Mitchel Benson, the treasurer’s spokesman, said the endowment would include non-environmentally sensitive urban and industrial land and be held to the same land use standards as private developers. Hospitals, prisons, parks and protected environmental lands would not be affected.
The CalHope Trust would decide how the money is spent, but Angelides wants to use the trust to increase the number of students entering and graduating from college. He estimates the endowment could raise $300 million per year to help fund college preparation and outreach programs, advanced placement classes, counseling and financial aid.
By Angelides’ estimates, the trust – once it is up and running – could pay for 19,000 students to attend a CSU campus or cover 385,000 students at a community college.
Although the proposal sounds like a win for both the government and college students, SF State public administration assistant professor Sheldon Gen said linking land management with higher education is “unnatural” and “tenuous.”
“It makes him look good on two fronts,” Gen said. “He’s bringing in more revenues and making the government more efficient, while helping a topic that’s popular with the voters, which is higher education.”
Gen said Texas A&M University and the University of Texas receive money from oil taxes. Although the link between education and oil is also unclear, Texans decided higher education was a priority and the state’s natural resource of oil was a way to help pay for it, Gen said.

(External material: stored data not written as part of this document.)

Background: an optimization exercise with open tools, aiming at small area. Do not read the settings as production practice. In this exercise RTL edits were held to simulation tests only and were not proved equivalent to the original. Power and IR drop assume default switching activity.

==> flow/design.v <==
module decimation_filter (
	input mclk1,
	input reset,
	input mdata1,
	output reg [15:0] DATA,
	output reg data_en,
	input [15:0] dec_rate );
function [36:0] radd;
	input [36:0] a, b;
	input cin;
	integer i;
	reg c;
	begin
		c = cin;
		for (i = 0; i < 37; i = i + 1) begin
			radd[i] = a[i] ^ b[i] ^ c;
			c = (a[i] & b[i]) | (c & (a[i] ^ b[i]));
		end
	end
endfunction
function rcarry;
	input [36:0] a, b;
	input cin;
	input integer k;
	integer i;
	reg c;
	begin
		c = cin;
		for (i = 0; i < 37; i = i + 1)
			if (i < k) c = (a[i] & b[i]) | (c & (a[i] ^ b[i]));
		rcarry = c;
	end
endfunction
wire [7:0] rs = dec_rate[12:5];
reg [6:0] mr;
always @(posedge mclk1)
	mr <= {|dec_rate[12:12], |dec_rate[12:11], |dec_rate[12:10], |dec_rate[12:9],
	       |dec_rate[12:8], |dec_rate[12:7], |dec_rate[12:6]};
wire [11:0] mask = {mr, 5'h1F};
function [23:0] kmux;
	input [7:0] s;
	input [23:0] k0, k1, k2, k3, k4, k5, k6, k7;
	kmux = ({24{s[0]}} & k0) | ({24{s[1]}} & k1) | ({24{s[2]}} & k2) | ({24{s[3]}} & k3)
	     | ({24{s[4]}} & k4) | ({24{s[5]}} & k5) | ({24{s[6]}} & k6) | ({24{s[7]}} & k7);
endfunction
wire [23:0] wa_rst = kmux(rs, 24'd120, 24'd496, 24'd2016, 24'd8128, 24'd32640, 24'd130816, 24'd523776, 24'd2096128);
wire [23:0] wb_rst = kmux(rs, 24'd768, 24'd3072, 24'd12288, 24'd49152, 24'd196608, 24'd786432, 24'd3145728, 24'd12582912);
wire [23:0] wc_rst = kmux(rs, 24'd136, 24'd528, 24'd2080, 24'd8256, 24'd32896, 24'd131328, 24'd524800, 24'd2098176);
wire [23:0] wa_0 = kmux(rs, 24'd528, 24'd2080, 24'd8256, 24'd32896, 24'd131328, 24'd524800, 24'd2098176, 24'd8390656);
wire [23:0] wb_0 = kmux(rs, 24'd496, 24'd2016, 24'd8128, 24'd32640, 24'd130816, 24'd523776, 24'd2096128, 24'd8386560);
localparam K = 13;      
reg [11:0] p;           
reg [23:0] wa, wb;      
reg [22:0] wc;          
reg [1:0] xd;           
reg [2:0] rd;           
reg [36:0] y0;
reg [35:0] y1;
reg [33:0] y2;
reg c0, c1, c2;         
reg [15:0] f1, f2, fd;  
wire x = xd[1];
wire z = (p == 12'd0);            
wire last = &(p | ~mask);         
wire [11:0] mhi = mask & ~{1'b0, mask[11:1]};     
wire p_top = |(p & mhi);                          
wire [23:0] da = {12'hFFF, p | ~mask};
wire [23:0] db;
genvar gi;
generate
	for (gi = 0; gi < 24; gi = gi + 1) begin : g_db
		if (gi == 0) assign db[gi] = 1'b1;
		else if (gi <= 11) assign db[gi] = mask[gi] ? ~p[gi-1] : p_top;
		else assign db[gi] = p_top;
	end
endgenerate
always @(posedge mclk1) begin
	if (reset) begin
		p <= {dec_rate[12:2], 1'b1};
		data_en <= 1'b0;
		xd <= 2'b00;
		wa <= wa_rst;
		wb <= wb_rst;
		wc <= wc_rst[22:0];
	end else begin
		p <= radd({25'h0, p}, 37'd0, 1'b1) & mask;
		data_en <= z;
		xd <= {xd[0], mdata1};
		if (last) begin
			wa <= wa_0;
			wb <= wb_0;
			wc <= 23'd0;
		end else begin
			wa <= radd({13'h0, wa}, {13'h0, da}, 1'b0);
			wb <= radd({13'h0, wb}, {13'h0, db}, 1'b1);
			wc <= radd({14'h0, wc}, {25'h0, p}, 1'b0);
		end
	end
end
wire xz = x & z;
wire xn = x & ~z;
wire [23:0] a0 = {24{xn}} & wa;
wire [23:0] a1 = ({24{xz}} & wa) | ({24{xn}} & wb);
wire [23:0] a2 = ({24{xz}} & wb) | ({24{xn}} & {1'b0, wc});
wire sh = data_en | rd[0] | rd[1] | rd[2];
wire [36:0] b0 = sh ? {1'b0, y1} : y0;
wire bc0 = sh ? c1 : c0;
wire [35:0] b1 = sh ? {2'b00, y2} : y1;
wire bc1 = sh ? c2 : c1;
wire [33:0] b2 = sh ? 34'd0 : y2;
wire bc2 = sh ? 1'b0 : c2;
always @(posedge mclk1) rd <= {rd[1:0], reset};
always @(posedge mclk1) begin
	begin
		y0[K-1:0] <= radd(b0, {13'h0, a0}, 1'b0);
		c0        <= rcarry(b0, {13'h0, a0}, 1'b0, K);
		y0[36:K]  <= radd(b0 >> K, {13'h0, a0} >> K, bc0);
		y1[K-1:0] <= radd({1'b0, b1}, {13'h0, a1}, 1'b0);
		c1        <= rcarry({1'b0, b1}, {13'h0, a1}, 1'b0, K);
		y1[35:K]  <= radd({1'b0, b1} >> K, {13'h0, a1} >> K, bc1);
		y2[K-1:0] <= radd({3'h0, b2}, {13'h0, a2}, 1'b0);
		c2        <= rcarry({3'h0, b2}, {13'h0, a2}, 1'b0, K);
		y2[33:K]  <= radd({3'h0, b2} >> K, {13'h0, a2} >> K, bc2);
	end
end
wire [15:0] word =
	  ({16{rs[0]}} & {y0[14:0], 1'b0}) | ({16{rs[1]}} & y0[17:2])  | ({16{rs[2]}} & y0[20:5])
	| ({16{rs[3]}} & y0[23:8])         | ({16{rs[4]}} & y0[26:11]) | ({16{rs[5]}} & y0[29:14])
	| ({16{rs[6]}} & y0[32:17])        | ({16{rs[7]}} & y0[35:20])
	| {16{|(rs & {y0[36], y0[33], y0[30], y0[27], y0[24], y0[21], y0[18], y0[15]})}};
wire mv = (p[11:4] == 8'd1);
reg [1:0] nw;           
always @(posedge mclk1) begin
	f1 <= {(mv ? fd[0] : f1[0]), f1[15:1]};
	f2 <= {(mv ? f1[0] : f2[0]), f2[15:1]};
	if (data_en)
		fd <= {word[0], word[15:1]};
	else
		fd <= {(mv ? f2[0] : fd[0]), fd[15:1]};
end
always @(posedge mclk1) begin
	if (reset)
		nw <= 2'd0;
	else if (data_en && !(&nw))
		nw <= nw + 2'd1;
end
always @(*) DATA = fd & {16{&nw}};
endmodule
export LEC_CHECK = 0
export CAP_MARGIN = 20
export CORE_MARGIN = 2
export CORE_UTILIZATION = 75
export GPL_TIMING_DRIVEN = 0
export SLEW_MARGIN = 20
create_clock -name core_clock -period 10.0 [get_ports {mclk1}]
standard.sh (not shown) runs the stock make flow with config.mk's settings and CLKGATE_MAP_FILE= SYNTH_SCRIPT=/design/flow/synth_recipe.tcl, a recipe that flattens the netlist after the stock synthesis.
==> flow/flow/run.sh <==
#!/bin/bash
# Standard ORFS layout (the standard.sh) with two changes:
#  - clock tree synthesis without dummy loads, with small leaf buffers;
#  - port buffers of the smallest buffer cell.
# The make output goes to flow.log in the work folder; ORFS keeps each
# step's own log under orfs/logs.
set -euo pipefail
export CTS_ARGS="-sink_clustering_enable -repair_clock_nets -dont_use_dummy_load -buf_list {sky130_fd_sc_hd__clkbuf_4 sky130_fd_sc_hd__clkbuf_8} -sink_clustering_size 16 -sink_clustering_max_diameter 50"
export BUFFER_PORTS_ARGS="-buffer_cell sky130_fd_sc_hd__buf_1"
bash standard.sh > flow.log 2>&1
Edit:
--- a/flow/flow/run.sh
+++ b/flow/flow/run.sh
@@ -7,3 +7,3 @@
 set -euo pipefail
-export CTS_ARGS="-sink_clustering_enable -repair_clock_nets -dont_use_dummy_load -buf_list {sky130_fd_sc_hd__clkbuf_4 sky130_fd_sc_hd__clkbuf_8} -sink_clustering_size 16 -sink_clustering_max_diameter 50"
+export CTS_ARGS="-sink_clustering_enable -repair_clock_nets -dont_use_dummy_load -buf_list {sky130_fd_sc_hd__clkbuf_4 sky130_fd_sc_hd__clkbuf_8} -sink_clustering_size 20 -sink_clustering_max_diameter 60"
 export BUFFER_PORTS_ARGS="-buffer_cell sky130_fd_sc_hd__buf_1"
CORE_UTILIZATION = 50   (was 75)
GPL_TIMING_DRIVEN = unset   (was 0)
Result:
- The new run ran to the end with no violations
- clock-buffer cell count shrinks by 5
- wire length goes down by about a fifth
- worst hold slack is worse by 21 ps
- area after synthesis does not change
- setup slack is better by 330 ps
Edit:
CORE_UTILIZATION = 60   (was 50)
Outcome:
- hold slack stays flat
- die area decreases by about 16%
- core utilization increases by 10 points
- global-route usage increases by 4.5 points
- clock power decreases by about 4%

==> afterwards: timing with drivers on the ports <==
In the flow no input, the clock included, has a driving cell. The finished layouts below were timed again as built, in two steps. Step 1 sets driving cells, clkbuf_16 on the clock port and buf_2 on the other inputs (assumed; they add their load-dependent delay and slew). Step 2 also shifts input and output timing later by t, the mid clock arrival at the registers, as if the neighbouring blocks saw the same clock. a / b / c = no drivers / after step 1 / after step 2; a / b = the first two.
| run | t (ns) | setup WS [ns] | worst register clock-pin slew, ns |
|---|---|---|---|
| the first run | 0.593 | 0.264 / 0.264 / 0.264 | 0.10 / 0.10 |
| the second run | 0.578 | 0.592 / 0.592 / 0.592 | 0.11 / 0.11 |
| the third run | 0.575 | 0.597 / 0.597 / 0.597 | 0.12 / 0.12 |
After both steps setup and hold are still met in every run listed.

But Gen warns that dictating where revenues should be spent could create problems for legislators.
“If there is a mismanagement of state-owned property, then we ought to be fixing that problem independent of how that money is used,” Gen said.
“In a budget crunch time, you can’t tell me that the legislature isn't going to see that the CSU has this money in the form of an endowment [and may see some flexibility in the CSU budget],” Gen said.
While other portions of the state budget, like elementary school funding, are constitutionally protected, higher education is not. Benson said California’s budgetary process is "too precarious and injurious" and a "bold, proactive initiative" is needed to ensure funding for colleges and universities.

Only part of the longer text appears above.